> Instructions for the task:
Working from the listing below, pick each line containing the word "cells" and copy it.

[[ Data supplied, beginning ]]

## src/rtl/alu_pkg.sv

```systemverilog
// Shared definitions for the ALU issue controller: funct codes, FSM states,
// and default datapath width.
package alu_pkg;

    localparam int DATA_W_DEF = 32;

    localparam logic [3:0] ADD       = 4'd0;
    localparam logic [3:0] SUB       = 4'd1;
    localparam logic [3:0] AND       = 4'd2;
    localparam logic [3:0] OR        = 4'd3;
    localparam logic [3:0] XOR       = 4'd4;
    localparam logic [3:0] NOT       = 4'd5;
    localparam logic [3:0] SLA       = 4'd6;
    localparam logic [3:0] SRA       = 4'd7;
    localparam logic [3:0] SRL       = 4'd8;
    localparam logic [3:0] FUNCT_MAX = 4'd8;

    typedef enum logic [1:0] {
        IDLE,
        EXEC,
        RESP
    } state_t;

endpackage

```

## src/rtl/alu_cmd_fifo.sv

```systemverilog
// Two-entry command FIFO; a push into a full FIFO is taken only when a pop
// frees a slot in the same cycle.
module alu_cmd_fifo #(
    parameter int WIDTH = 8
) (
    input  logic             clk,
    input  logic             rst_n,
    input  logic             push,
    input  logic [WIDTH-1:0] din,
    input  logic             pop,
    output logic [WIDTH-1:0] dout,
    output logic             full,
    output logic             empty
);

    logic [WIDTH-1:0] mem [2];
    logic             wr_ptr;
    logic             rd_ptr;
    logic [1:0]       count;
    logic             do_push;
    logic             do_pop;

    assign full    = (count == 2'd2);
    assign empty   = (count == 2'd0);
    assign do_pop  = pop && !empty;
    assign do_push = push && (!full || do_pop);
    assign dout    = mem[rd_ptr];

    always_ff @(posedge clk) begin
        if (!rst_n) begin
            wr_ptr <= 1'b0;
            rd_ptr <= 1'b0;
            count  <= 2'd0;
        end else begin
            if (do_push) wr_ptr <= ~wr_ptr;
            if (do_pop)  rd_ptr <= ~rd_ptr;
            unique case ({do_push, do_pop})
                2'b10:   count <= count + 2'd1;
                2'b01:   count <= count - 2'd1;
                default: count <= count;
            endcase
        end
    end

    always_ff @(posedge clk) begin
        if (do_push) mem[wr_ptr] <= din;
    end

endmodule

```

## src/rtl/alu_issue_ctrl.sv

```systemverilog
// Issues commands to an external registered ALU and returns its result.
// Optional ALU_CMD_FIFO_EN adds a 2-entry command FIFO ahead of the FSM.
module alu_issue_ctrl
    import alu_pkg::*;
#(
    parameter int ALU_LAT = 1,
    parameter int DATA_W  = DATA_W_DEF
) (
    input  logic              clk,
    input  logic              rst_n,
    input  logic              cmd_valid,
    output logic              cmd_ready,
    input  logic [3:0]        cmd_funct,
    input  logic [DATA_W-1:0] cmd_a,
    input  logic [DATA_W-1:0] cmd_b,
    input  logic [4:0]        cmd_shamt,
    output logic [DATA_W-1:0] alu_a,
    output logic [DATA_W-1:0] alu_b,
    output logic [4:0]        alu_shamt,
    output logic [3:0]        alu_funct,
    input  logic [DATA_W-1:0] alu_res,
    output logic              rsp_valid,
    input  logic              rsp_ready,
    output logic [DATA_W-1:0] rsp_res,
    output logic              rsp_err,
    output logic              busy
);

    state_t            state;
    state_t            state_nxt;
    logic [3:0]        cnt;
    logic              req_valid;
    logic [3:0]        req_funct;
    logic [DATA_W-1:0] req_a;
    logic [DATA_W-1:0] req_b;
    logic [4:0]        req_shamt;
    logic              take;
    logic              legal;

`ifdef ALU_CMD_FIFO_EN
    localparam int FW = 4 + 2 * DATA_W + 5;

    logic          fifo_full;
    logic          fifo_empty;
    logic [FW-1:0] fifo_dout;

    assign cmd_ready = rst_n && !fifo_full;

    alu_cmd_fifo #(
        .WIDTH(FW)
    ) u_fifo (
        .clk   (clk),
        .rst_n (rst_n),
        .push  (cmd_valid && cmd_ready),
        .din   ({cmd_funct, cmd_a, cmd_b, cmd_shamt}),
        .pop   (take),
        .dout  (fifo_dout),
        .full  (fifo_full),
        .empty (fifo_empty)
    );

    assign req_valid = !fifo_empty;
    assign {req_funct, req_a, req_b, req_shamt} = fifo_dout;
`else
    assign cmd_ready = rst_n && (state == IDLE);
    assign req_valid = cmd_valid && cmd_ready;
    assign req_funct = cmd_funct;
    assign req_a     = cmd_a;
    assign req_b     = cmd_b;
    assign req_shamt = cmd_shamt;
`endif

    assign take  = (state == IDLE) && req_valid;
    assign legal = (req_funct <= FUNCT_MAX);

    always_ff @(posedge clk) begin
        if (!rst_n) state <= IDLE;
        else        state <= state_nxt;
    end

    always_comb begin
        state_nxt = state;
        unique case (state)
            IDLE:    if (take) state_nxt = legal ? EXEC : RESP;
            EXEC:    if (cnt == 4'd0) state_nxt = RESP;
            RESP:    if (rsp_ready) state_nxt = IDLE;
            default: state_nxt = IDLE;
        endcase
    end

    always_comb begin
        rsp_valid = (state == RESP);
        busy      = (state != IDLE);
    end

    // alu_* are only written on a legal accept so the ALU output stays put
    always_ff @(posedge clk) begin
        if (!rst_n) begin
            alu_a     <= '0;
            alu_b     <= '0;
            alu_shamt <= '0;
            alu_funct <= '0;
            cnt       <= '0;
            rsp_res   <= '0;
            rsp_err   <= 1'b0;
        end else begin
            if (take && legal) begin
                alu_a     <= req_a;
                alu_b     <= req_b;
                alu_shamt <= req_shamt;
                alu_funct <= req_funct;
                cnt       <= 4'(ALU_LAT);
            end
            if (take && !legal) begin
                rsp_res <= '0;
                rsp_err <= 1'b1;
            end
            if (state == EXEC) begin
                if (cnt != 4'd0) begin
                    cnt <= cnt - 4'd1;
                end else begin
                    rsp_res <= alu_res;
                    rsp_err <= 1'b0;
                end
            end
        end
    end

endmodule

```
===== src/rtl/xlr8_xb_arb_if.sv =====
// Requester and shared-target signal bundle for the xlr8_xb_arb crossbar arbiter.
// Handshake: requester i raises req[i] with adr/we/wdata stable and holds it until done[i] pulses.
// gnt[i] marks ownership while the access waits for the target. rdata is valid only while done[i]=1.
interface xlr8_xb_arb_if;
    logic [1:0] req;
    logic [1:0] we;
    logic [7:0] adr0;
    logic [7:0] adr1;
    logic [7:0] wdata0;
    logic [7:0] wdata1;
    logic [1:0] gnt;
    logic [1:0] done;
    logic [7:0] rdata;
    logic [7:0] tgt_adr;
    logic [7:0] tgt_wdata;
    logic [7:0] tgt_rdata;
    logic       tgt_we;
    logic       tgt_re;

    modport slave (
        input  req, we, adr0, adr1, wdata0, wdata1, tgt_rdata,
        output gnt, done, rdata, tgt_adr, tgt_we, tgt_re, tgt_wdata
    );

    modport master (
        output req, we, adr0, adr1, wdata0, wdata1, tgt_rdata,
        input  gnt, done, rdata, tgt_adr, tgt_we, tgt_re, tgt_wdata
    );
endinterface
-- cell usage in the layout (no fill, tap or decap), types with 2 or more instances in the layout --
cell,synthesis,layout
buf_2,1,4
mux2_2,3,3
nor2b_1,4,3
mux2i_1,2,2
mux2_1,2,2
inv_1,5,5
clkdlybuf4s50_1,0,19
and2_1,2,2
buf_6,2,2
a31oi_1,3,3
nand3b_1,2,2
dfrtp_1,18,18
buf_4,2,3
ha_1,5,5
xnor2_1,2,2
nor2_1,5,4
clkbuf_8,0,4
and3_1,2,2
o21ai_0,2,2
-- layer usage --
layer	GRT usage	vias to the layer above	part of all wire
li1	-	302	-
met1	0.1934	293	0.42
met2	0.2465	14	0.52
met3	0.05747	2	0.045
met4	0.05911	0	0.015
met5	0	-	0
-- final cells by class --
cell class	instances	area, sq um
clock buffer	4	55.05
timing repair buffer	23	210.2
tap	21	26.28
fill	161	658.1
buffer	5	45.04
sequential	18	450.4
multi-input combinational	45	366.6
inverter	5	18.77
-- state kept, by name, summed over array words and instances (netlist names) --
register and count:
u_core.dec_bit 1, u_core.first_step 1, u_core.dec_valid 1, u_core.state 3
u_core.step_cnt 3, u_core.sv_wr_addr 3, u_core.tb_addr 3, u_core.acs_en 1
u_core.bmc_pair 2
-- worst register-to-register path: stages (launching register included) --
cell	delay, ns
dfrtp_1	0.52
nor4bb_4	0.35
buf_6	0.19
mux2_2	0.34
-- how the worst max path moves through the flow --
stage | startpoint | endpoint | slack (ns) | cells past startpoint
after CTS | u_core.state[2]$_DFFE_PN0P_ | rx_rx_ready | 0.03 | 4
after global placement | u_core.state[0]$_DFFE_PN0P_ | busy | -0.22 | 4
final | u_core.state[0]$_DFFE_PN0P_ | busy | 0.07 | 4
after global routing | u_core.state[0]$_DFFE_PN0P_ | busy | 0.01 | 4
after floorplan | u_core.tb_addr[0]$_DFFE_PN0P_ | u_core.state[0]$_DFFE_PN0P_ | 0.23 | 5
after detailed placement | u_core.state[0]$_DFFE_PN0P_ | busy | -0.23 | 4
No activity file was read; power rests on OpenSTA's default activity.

[[ Data supplied, end ]]

> Output of the exercise:
-- final cells by class --
stage | startpoint | endpoint | slack (ns) | cells past startpoint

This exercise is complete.